** Assigned task **
What is needed here is an exact repetition of the records below, beginning at the line that has "Worst slew margin: 0.4987 (-0.1525)" and stopping after the line that has "Largest net degree".

** Dataset excerpts **
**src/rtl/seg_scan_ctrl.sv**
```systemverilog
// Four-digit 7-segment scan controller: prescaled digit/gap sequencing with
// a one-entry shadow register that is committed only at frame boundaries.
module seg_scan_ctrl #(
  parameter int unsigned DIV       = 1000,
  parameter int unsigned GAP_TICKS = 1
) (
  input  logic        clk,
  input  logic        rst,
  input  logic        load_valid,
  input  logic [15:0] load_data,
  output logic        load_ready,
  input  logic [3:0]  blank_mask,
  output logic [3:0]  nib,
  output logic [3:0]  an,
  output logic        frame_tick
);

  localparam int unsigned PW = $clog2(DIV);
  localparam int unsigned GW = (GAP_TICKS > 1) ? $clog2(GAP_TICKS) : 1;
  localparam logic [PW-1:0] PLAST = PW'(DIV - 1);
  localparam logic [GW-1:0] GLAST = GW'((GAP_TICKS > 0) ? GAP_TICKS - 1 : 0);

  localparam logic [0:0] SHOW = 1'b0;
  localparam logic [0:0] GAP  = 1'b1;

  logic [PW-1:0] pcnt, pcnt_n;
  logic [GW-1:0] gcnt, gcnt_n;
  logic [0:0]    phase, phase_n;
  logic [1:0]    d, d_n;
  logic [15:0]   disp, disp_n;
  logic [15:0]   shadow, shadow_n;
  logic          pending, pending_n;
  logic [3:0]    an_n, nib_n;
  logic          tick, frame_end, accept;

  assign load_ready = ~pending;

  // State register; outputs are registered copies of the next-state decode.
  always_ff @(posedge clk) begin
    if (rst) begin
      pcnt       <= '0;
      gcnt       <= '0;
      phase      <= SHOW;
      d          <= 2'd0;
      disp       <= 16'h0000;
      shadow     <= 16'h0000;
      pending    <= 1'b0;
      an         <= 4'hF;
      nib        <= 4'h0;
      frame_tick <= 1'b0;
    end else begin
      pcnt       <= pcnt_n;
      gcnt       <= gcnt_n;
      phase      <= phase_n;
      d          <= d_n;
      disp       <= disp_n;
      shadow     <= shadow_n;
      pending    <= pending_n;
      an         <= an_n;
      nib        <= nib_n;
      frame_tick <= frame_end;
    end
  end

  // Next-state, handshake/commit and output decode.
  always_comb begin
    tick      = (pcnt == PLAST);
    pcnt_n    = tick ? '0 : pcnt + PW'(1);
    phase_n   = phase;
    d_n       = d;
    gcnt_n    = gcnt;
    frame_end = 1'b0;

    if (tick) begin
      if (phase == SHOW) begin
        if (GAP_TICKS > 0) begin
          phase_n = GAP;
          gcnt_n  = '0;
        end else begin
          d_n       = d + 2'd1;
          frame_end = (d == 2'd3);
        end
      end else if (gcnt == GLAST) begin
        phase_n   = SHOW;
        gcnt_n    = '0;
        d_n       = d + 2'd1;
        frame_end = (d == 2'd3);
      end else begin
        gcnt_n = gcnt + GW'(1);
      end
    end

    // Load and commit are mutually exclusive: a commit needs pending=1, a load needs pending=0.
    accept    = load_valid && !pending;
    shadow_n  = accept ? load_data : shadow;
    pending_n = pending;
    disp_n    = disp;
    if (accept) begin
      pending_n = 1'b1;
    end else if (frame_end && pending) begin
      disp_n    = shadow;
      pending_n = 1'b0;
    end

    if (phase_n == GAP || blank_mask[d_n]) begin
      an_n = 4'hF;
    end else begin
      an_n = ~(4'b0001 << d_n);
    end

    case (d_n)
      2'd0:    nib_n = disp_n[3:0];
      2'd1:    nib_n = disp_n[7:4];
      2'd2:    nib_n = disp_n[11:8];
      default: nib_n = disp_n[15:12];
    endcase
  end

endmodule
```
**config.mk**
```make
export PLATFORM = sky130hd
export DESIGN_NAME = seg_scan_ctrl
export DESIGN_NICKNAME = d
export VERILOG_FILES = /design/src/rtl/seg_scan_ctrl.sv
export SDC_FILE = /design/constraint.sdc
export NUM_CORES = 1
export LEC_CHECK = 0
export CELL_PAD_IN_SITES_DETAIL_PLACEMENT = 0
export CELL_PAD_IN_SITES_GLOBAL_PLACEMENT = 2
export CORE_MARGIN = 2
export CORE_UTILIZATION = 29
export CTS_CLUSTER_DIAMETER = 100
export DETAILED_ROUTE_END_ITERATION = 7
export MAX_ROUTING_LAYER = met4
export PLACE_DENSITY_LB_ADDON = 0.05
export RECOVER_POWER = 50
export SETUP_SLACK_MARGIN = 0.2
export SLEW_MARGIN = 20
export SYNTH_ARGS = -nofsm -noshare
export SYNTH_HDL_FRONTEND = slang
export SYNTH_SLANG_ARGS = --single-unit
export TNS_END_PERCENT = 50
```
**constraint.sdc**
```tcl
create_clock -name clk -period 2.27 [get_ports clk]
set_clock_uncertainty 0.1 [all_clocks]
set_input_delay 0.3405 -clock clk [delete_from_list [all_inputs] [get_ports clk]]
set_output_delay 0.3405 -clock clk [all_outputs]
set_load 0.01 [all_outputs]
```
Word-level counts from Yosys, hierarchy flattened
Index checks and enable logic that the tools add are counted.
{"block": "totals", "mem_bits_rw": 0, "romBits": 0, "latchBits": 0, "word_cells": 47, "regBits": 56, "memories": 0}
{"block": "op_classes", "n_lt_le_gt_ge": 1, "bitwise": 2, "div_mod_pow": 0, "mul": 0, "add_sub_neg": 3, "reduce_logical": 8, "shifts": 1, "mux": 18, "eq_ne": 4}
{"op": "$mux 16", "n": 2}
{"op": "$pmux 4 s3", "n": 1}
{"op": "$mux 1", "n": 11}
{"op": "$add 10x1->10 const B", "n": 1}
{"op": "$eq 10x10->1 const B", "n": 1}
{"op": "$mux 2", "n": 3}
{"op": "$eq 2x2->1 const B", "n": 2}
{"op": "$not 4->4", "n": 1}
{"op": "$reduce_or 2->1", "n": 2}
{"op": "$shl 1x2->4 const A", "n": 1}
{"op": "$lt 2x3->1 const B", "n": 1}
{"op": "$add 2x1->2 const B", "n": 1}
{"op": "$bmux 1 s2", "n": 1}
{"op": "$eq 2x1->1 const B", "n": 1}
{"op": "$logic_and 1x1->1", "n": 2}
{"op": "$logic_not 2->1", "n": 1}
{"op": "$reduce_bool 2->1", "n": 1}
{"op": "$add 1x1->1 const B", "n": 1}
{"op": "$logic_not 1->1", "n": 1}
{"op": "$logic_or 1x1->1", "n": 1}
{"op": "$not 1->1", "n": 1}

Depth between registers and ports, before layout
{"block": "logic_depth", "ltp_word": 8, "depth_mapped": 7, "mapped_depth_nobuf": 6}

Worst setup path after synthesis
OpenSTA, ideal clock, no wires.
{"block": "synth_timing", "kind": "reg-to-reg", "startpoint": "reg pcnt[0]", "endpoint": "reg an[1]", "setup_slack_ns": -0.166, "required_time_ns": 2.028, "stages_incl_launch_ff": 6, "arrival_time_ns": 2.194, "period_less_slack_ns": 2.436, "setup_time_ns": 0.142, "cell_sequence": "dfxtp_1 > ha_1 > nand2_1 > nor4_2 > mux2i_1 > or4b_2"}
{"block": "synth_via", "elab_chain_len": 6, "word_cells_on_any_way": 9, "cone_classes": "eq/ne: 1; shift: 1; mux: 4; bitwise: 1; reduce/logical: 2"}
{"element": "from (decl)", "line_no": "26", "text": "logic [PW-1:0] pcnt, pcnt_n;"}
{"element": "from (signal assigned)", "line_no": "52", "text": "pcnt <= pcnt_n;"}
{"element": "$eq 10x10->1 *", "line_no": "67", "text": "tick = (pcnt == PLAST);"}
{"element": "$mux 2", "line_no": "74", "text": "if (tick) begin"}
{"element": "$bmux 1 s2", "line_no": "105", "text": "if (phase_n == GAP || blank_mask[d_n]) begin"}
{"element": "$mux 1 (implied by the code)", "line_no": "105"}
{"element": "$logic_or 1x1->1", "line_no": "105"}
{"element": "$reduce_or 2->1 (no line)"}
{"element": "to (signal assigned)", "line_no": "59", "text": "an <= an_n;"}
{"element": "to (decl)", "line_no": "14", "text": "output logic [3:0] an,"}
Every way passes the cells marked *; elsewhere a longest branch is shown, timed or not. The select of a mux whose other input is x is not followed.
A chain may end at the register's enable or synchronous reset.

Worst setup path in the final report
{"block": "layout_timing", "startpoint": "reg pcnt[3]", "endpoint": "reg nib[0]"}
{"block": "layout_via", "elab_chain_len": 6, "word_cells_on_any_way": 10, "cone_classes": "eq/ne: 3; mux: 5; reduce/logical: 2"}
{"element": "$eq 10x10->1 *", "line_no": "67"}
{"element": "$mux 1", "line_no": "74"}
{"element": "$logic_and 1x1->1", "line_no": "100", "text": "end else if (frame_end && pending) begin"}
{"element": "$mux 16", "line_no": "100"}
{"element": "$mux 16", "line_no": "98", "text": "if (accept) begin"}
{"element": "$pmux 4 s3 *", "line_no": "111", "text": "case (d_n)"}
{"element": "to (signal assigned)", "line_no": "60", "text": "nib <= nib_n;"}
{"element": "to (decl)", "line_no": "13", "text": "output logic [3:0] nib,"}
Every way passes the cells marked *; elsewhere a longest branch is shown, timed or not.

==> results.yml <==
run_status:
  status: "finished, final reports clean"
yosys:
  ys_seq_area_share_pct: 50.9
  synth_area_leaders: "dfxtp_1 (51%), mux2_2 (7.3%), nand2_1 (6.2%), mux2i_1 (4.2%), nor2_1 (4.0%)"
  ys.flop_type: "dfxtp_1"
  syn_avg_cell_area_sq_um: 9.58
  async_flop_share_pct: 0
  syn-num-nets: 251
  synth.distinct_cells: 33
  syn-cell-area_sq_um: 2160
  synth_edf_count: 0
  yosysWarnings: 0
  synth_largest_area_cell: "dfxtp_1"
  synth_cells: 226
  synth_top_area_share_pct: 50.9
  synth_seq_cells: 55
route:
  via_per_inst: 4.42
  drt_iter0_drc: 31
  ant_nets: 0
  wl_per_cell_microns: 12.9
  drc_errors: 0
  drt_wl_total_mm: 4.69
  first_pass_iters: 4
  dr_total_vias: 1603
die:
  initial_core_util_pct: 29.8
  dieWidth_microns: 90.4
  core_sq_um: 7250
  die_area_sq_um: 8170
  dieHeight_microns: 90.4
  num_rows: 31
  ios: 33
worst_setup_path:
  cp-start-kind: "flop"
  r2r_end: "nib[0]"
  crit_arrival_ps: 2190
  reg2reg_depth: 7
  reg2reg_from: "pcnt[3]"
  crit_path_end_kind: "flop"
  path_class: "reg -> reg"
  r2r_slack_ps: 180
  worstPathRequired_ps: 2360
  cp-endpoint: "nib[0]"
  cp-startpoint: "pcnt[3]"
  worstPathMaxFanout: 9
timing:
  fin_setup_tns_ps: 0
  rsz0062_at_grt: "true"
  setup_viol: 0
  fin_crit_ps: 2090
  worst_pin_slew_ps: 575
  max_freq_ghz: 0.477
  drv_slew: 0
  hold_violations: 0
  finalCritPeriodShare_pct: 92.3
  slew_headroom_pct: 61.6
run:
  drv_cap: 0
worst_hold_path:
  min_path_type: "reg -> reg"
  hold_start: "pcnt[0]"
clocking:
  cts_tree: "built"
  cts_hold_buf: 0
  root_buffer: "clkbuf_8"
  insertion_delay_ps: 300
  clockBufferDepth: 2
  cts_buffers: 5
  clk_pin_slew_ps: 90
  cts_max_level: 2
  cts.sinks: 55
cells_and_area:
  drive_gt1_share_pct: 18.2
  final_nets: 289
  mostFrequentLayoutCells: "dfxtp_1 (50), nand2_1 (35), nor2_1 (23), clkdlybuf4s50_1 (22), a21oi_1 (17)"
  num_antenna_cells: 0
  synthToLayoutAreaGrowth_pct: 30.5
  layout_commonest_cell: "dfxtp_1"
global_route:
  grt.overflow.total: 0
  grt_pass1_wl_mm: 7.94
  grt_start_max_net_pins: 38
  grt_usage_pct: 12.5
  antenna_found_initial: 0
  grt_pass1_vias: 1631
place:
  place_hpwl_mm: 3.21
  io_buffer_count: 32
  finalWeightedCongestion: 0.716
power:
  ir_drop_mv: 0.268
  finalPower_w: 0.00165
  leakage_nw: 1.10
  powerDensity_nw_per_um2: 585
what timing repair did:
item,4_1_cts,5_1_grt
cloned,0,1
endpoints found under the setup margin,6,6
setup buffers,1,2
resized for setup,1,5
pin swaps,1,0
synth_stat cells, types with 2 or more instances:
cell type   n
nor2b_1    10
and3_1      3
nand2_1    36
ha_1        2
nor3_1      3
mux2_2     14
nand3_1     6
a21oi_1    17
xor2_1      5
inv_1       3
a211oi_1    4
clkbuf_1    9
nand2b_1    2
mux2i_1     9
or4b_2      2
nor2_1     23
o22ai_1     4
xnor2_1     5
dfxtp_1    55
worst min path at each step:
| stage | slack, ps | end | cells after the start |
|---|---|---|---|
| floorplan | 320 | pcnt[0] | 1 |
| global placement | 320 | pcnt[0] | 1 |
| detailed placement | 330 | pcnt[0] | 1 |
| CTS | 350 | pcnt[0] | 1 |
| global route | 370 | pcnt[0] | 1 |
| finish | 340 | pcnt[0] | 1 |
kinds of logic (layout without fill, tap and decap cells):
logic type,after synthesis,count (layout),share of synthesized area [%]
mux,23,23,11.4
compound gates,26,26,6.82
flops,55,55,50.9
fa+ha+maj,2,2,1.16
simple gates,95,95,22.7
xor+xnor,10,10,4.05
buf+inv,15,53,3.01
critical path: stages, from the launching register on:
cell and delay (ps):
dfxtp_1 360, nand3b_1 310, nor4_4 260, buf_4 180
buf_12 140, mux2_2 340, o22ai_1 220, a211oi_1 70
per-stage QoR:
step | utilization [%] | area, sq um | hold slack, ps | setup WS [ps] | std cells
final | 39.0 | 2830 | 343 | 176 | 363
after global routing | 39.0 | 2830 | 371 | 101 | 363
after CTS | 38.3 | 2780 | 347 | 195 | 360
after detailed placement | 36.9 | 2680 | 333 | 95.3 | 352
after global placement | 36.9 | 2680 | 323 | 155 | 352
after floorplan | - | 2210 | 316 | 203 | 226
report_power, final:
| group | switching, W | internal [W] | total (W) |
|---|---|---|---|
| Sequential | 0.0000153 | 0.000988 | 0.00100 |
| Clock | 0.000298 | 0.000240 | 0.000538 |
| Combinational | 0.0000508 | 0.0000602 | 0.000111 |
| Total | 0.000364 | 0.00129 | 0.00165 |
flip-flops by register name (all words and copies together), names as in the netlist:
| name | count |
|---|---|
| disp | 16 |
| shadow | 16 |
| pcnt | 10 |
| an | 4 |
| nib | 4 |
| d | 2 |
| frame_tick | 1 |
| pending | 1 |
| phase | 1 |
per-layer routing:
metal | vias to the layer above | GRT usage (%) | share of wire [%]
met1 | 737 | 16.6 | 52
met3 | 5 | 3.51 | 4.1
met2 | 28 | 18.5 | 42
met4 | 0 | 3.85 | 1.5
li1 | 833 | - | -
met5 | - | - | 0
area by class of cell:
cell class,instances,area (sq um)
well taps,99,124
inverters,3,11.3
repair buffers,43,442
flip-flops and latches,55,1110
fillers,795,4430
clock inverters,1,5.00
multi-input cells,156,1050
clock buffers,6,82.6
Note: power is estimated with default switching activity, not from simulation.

---

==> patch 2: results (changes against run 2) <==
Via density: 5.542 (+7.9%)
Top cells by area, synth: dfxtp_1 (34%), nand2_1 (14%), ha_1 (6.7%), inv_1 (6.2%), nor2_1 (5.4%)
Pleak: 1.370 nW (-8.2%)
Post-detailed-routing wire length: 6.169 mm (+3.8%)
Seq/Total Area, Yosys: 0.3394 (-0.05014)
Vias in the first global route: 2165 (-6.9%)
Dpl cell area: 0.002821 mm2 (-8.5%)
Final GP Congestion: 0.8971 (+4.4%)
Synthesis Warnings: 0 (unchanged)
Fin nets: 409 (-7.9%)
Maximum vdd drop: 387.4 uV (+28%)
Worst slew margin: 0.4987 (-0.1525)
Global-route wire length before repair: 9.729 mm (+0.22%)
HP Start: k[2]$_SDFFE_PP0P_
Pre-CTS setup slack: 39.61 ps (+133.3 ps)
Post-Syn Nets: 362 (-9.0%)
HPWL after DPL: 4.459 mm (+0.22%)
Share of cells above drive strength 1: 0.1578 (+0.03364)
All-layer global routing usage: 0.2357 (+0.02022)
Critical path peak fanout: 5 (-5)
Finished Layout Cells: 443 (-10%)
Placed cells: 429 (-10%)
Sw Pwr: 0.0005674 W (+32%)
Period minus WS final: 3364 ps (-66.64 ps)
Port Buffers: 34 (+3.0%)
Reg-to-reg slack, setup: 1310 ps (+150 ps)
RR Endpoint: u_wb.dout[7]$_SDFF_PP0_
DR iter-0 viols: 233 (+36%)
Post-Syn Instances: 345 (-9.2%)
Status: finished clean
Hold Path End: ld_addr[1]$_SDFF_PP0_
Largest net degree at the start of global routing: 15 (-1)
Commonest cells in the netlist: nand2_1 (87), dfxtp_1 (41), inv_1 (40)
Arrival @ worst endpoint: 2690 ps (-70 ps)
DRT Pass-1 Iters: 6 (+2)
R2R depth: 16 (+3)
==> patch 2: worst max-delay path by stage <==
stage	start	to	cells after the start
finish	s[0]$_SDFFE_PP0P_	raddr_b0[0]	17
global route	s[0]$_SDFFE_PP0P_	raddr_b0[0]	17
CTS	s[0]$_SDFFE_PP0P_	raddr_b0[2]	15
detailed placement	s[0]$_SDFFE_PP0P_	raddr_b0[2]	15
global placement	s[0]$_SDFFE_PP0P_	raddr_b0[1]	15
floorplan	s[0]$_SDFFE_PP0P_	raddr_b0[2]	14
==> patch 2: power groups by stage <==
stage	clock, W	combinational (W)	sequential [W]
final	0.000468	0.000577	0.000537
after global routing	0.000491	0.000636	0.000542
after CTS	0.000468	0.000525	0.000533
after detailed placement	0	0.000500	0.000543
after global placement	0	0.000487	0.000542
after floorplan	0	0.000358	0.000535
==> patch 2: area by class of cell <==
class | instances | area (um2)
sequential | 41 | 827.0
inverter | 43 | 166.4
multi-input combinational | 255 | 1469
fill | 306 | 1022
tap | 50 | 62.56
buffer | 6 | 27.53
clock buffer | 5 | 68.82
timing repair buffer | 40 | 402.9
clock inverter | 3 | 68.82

** Answer section **
Worst slew margin: 0.4987 (-0.1525)
Global-route wire length before repair: 9.729 mm (+0.22%)
HP Start: k[2]$_SDFFE_PP0P_
Pre-CTS setup slack: 39.61 ps (+133.3 ps)
Post-Syn Nets: 362 (-9.0%)
HPWL after DPL: 4.459 mm (+0.22%)
Share of cells above drive strength 1: 0.1578 (+0.03364)
All-layer global routing usage: 0.2357 (+0.02022)
Critical path peak fanout: 5 (-5)
Finished Layout Cells: 443 (-10%)
Placed cells: 429 (-10%)
Sw Pwr: 0.0005674 W (+32%)
Period minus WS final: 3364 ps (-66.64 ps)
Port Buffers: 34 (+3.0%)
Reg-to-reg slack, setup: 1310 ps (+150 ps)
RR Endpoint: u_wb.dout[7]$_SDFF_PP0_
DR iter-0 viols: 233 (+36%)
Post-Syn Instances: 345 (-9.2%)
Status: finished clean
Hold Path End: ld_addr[1]$_SDFF_PP0_
Largest net degree at the start of global routing: 15 (-1)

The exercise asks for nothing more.